**WHAT THE TASK REQUIRES**
Your response must be made up of each line in the data below that contains the string "family".

**Records excerpted from a collection**
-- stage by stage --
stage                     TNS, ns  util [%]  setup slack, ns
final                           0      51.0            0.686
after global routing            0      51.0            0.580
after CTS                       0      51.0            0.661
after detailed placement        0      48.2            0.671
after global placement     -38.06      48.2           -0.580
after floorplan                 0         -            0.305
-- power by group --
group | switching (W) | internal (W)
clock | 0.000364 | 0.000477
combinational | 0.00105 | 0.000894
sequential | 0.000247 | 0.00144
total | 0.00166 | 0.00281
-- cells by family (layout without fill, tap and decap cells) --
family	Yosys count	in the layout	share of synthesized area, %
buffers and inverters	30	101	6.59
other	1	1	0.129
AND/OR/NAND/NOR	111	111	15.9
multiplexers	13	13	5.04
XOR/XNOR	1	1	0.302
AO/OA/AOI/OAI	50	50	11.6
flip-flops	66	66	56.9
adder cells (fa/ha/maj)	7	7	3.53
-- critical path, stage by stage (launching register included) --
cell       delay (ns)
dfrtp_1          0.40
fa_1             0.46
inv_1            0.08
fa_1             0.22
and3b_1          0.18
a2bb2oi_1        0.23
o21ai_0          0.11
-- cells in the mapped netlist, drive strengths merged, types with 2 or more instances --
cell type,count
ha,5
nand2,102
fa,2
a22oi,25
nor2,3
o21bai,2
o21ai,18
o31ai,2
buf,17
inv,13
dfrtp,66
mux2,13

**RESULT FOR THIS TASK**
-- cells by family (layout without fill, tap and decap cells) --
family	Yosys count	in the layout	share of synthesized area, %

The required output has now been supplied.